Hazards: Structural • Each stage can be occupied by no more than one instruction at any time. • A pipeline latch will be cleared by the consuming stage only in the cycle in which it fills the latch to its right, if any. • A completed operation with an uncleared latch to its right has to wait until that latch has been cleared (by setting validItem=0) by the next stage.
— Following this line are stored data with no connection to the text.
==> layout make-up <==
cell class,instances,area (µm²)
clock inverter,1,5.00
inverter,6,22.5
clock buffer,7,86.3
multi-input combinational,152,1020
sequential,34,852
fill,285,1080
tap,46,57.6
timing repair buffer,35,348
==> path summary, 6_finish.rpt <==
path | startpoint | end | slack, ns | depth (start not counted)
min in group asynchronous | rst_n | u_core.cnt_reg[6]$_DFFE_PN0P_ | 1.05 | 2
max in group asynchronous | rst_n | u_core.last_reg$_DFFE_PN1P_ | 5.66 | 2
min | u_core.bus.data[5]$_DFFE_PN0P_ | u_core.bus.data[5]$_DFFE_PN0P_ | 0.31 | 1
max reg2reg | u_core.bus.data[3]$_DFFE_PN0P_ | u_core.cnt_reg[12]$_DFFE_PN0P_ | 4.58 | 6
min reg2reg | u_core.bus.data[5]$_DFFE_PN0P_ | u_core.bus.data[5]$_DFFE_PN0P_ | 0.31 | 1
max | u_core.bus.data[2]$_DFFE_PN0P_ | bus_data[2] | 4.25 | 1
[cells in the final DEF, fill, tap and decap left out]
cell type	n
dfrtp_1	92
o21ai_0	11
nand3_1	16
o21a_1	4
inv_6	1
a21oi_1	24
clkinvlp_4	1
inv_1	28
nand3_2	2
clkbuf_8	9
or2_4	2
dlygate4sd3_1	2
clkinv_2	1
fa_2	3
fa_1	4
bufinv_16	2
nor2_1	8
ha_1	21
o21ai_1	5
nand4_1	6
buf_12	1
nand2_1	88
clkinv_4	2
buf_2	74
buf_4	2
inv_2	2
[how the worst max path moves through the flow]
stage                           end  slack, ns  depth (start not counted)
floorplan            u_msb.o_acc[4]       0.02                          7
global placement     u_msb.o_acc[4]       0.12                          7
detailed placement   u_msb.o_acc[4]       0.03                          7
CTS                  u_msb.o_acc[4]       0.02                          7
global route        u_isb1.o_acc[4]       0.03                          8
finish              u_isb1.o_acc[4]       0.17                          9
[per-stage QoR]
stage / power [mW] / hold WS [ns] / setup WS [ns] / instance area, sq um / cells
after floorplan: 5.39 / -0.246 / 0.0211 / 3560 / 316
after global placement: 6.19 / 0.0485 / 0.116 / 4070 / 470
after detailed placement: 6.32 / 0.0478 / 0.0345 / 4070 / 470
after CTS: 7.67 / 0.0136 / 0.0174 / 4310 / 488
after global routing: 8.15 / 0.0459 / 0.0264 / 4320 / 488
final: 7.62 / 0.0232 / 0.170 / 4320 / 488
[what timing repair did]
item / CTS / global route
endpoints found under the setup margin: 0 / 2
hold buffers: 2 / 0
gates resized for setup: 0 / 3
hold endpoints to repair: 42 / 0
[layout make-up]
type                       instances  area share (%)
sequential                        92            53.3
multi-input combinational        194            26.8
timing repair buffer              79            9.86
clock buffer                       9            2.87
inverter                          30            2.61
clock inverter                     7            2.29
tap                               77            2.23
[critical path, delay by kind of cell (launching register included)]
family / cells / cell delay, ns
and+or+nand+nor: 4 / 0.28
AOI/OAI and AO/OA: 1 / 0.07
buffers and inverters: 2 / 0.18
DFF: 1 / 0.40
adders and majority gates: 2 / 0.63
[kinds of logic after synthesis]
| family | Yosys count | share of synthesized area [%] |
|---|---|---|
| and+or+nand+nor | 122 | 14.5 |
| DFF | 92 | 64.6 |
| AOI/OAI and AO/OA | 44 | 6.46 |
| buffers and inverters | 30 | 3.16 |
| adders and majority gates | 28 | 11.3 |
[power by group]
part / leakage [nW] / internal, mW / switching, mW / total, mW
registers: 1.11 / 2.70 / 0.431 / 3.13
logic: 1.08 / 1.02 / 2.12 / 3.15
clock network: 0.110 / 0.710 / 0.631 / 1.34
`config.mk`:
```
export PLATFORM = sky130hd
export DESIGN_NAME = seq_detect_monitor
export DESIGN_NICKNAME = d
export VERILOG_FILES = /design/src/rtl/seq_detect_monitor_pkg.sv /design/src/rtl/seq_detect_monitor_sat_counter.sv /design/src/rtl/seq_detect_monitor.sv
export SDC_FILE = /design/constraint.sdc
export NUM_CORES = 1
export LEC_CHECK = 0
export ABC_AREA = 1
export CAP_MARGIN = 5
export CORE_ASPECT_RATIO = 1.4
export CORE_UTILIZATION = 25
export CTS_CLUSTER_DIAMETER = 80
export DETAILED_ROUTE_END_ITERATION = 10
export PLACE_DENSITY_LB_ADDON = 0.25
export SYNTH_ARGS = -nofsm -noshare
export SYNTH_HDL_FRONTEND = slang
export SYNTH_HIERARCHICAL = 1
export SYNTH_SLANG_ARGS = --single-unit
```
`constraint.sdc`:
```
create_clock -name clk -period 1.2 [get_ports clk]
set_input_delay 0.12 -clock clk [delete_from_list [all_inputs] [get_ports clk]]
set_output_delay 0.12 -clock clk [all_outputs]
set_load 0.05 [all_outputs]
```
This can cause backpressure in the pipeline.
Hazards: Control • beq is the only instruction in this set that causes a control hazard. • When beq is decoded in ID: • A branchPending flag is set by ID. • branchPending=1 causes the instruction following the one decoded to be removed. • IF idles while a branch is pending; it can only resume in the cycle afterbranchPending has been reset (be careful about how you implement this since you are calling IF() after EX() in your simulation!). • The branch is resolved in EX. • If branch is taken, PC is set to point to the target instruction, else to the next instruction immediately following the beq. • EX resets branchPending.
Hazards: Data • Three types of data hazard: RAW, WAR, WAW. • Due to the linear nature of the simple MIPS pipeline, MIPS is only subject to RAW hazards. • Detected in the ID stage. • ID checks to see if any latch in front of it has an instruction producing data that will be consumed by the instruction it is decoding. • If so, hold that instruction in ID until all such hazards resolve.
Statistics • Stage Utilization: Fraction of cycles for which the stage is doing useful work. • Useful work does NOT include waiting for some hazard to clear. • Keep a counter in each function which counts the number of cycles the stage has been busy. • Global. • Static. • Remember to initialize all counters!
Implementation: IF Stage • Takes the PC value and fetches the appropriate instruction from the Instruction Memory (takes c cycles for this). • Sends the instruction along with its PC value to the next stage. • Freezes whenever instructed to (IF_ID latch full or branchPending set). • Increments PC and starts fetching next instruction unless it is made to freeze. • Increments usefulCyclesIF counter whenever it is doing useful work.
Implementation: ID Stage • When IF_ID latch has a valid element, decodes the instruction. • Detects all data hazards. • If the instruction is beq, sets branchPending flag. • Waits for any structural hazards to clear. • Fetches the operands for use by the EX stage and places them in the ID_EX latch.
Implementation: EX Stage • Does not need to worry about data or control hazards; these have been resolved by the time this instruction has got to EX. • Calculates the result of the requested operation: this takes m cycles for MULT and n cycles for all other operations. • If the EX_MEM latch is free, places the result in this latch and clears the ID_EX latch for use by ID; else waits for the EX_MEM latch to clear.
Implementation: MEM Stage • All non-memory instructions simply pass through this stage. • lw and sw instructions involve memory access which takes c cycles. • sw instructions complete at MEM; the result for lw is passed to the WB stage along with the instruction. • Does MEM have to worry about structural hazards?
Implementation: WB Stage • Has no latch in front of it; hence no structural hazards can impede it. • Takes just one cycle. • Does nothing for beqand sw instructions.
Submission • Summary sheet on Moodle • Authorship/testing information. • Call graph of code • Testing procedures used • Assertions used • Results (Seven tables: one for each of the programs provided on the course website). • Upload program code on quark. • Only a single file should be uploaded: no zipfiles. • ONLY ONE COPY PER GROUP SHOULD BE SUBMITTED.